Alla conferenza stampa di presentazione di ETA 20 è intervenuta la vicepresidente e Assessore al contrasto alle diseguaglianze e transizione ecologica della Regione Emilia-Romagna, Elly Schlein, che ha dichiarato: “È un progetto bello e importante perché state mettendo in pratica l’Agenda 2030, cioè trovare soluzioni che tengano insieme più sfide: la tutela della salute delle persone e del nostro pianeta attraverso mascherine lavabili e riutilizzabili, in ottica di economia circolare, scegliendo materiali meno impattanti e riducendo la quantità di rifiuti prodotti, con il valore aggiunto che nella cooperativa Eta Beta trovano posto anche tanti lavoratori e lavoratrici fragili, coniugando economia circolare e inclusione sociale”.

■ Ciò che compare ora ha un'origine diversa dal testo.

===== src/rtl/pimt_pkg.sv =====
package pimt_pkg;

    localparam int NUM_MUTEXES = 16;
    localparam int MAX_TASKS   = 32;
    localparam int PRIO_BITS   = 5;
    localparam int HOLD_BITS   = 8;

    localparam int H_W    = $clog2(NUM_MUTEXES);
    localparam int Q_W    = $clog2(MAX_TASKS);
    localparam int LEN_W  = $clog2(MAX_TASKS + 1);
    localparam int ENT_W  = 5 + PRIO_BITS;
    localparam int ADDR_W = H_W + Q_W;
    localparam int MEM_D  = NUM_MUTEXES * MAX_TASKS;

    localparam logic [HOLD_BITS-1:0] HOLD_MAX = {HOLD_BITS{1'b1}};

    typedef enum logic [1:0] {
        K_CREATE  = 2'd0,
        K_LOCK    = 2'd1,
        K_UNLOCK  = 2'd2,
        K_DESTROY = 2'd3
    } kind_t;

    typedef enum logic [3:0] {
        ST_OK         = 4'd0,
        ST_BAD_HANDLE = 4'd1,
        ST_NOT_CREATED = 4'd2,
        ST_POOL_FULL  = 4'd3,
        ST_IN_INTR    = 4'd4,
        ST_SUSPENDED  = 4'd5,
        ST_TRY_FAILED = 4'd6,
        ST_UNHELD     = 4'd7,
        ST_NOT_OWNER  = 4'd8,
        ST_HAS_WAITERS = 4'd9,
        ST_HELD       = 4'd10,
        ST_BLOCKED    = 4'd11,
        ST_NEST_LIMIT = 4'd12
    } status_t;

    // Command after front-end screening; bad-handle commands come through with
    // bad_handle set and are answered without touching the table.
    typedef struct packed {
        logic [1:0]           kind;
        logic [H_W-1:0]       handle;
        logic [4:0]           task_id;
        logic [PRIO_BITS-1:0] prio;
        logic                 may_wait;
        logic                 in_interrupt;
        logic                 sched_suspended;
        logic                 bad_handle;
    } cmd_t;

    typedef struct packed {
        logic [3:0]           status;
        logic [3:0]           new_handle;
        logic                 prio_change_valid;
        logic [4:0]           prio_change_task;
        logic [4:0]           prio_change_value;
        logic                 wake_valid;
        logic [4:0]           wake_task;
    } result_t;

endpackage


===== src/rtl/pimt_if.sv =====
interface pimt_cmd_if (input logic clk);
    logic       valid;
    logic       ready;
    logic [1:0] kind;
    logic [7:0] handle;
    logic [4:0] task_id;
    logic [4:0] task_priority;
    logic       may_wait;
    logic       in_interrupt;
    logic       sched_suspended;

    modport source (output valid, kind, handle, task_id, task_priority, may_wait,
                    in_interrupt, sched_suspended, input ready);
    modport sink (input valid, kind, handle, task_id, task_priority, may_wait,
                  in_interrupt, sched_suspended, output ready);
endinterface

Insomma, “ci troviamo di fronte a un bivio”, come afferma Kristin Hughes, membro del comitato esecutivo del World Economic Forum, parlando dell’impatto che la pandemia sta avendo sugli impegni a livello globale per ridurre il consumo di plastica: “Da un lato, se continuiamo così, ci aspetta un futuro per nulla lontano in cui negli oceani ci sarà più plastica che pesci; dall’altro, (seguendo, ndr) un modello sostenibile di vita e di lavoro che creerà un futuro più sano, più equo e più vivibile per tutti”.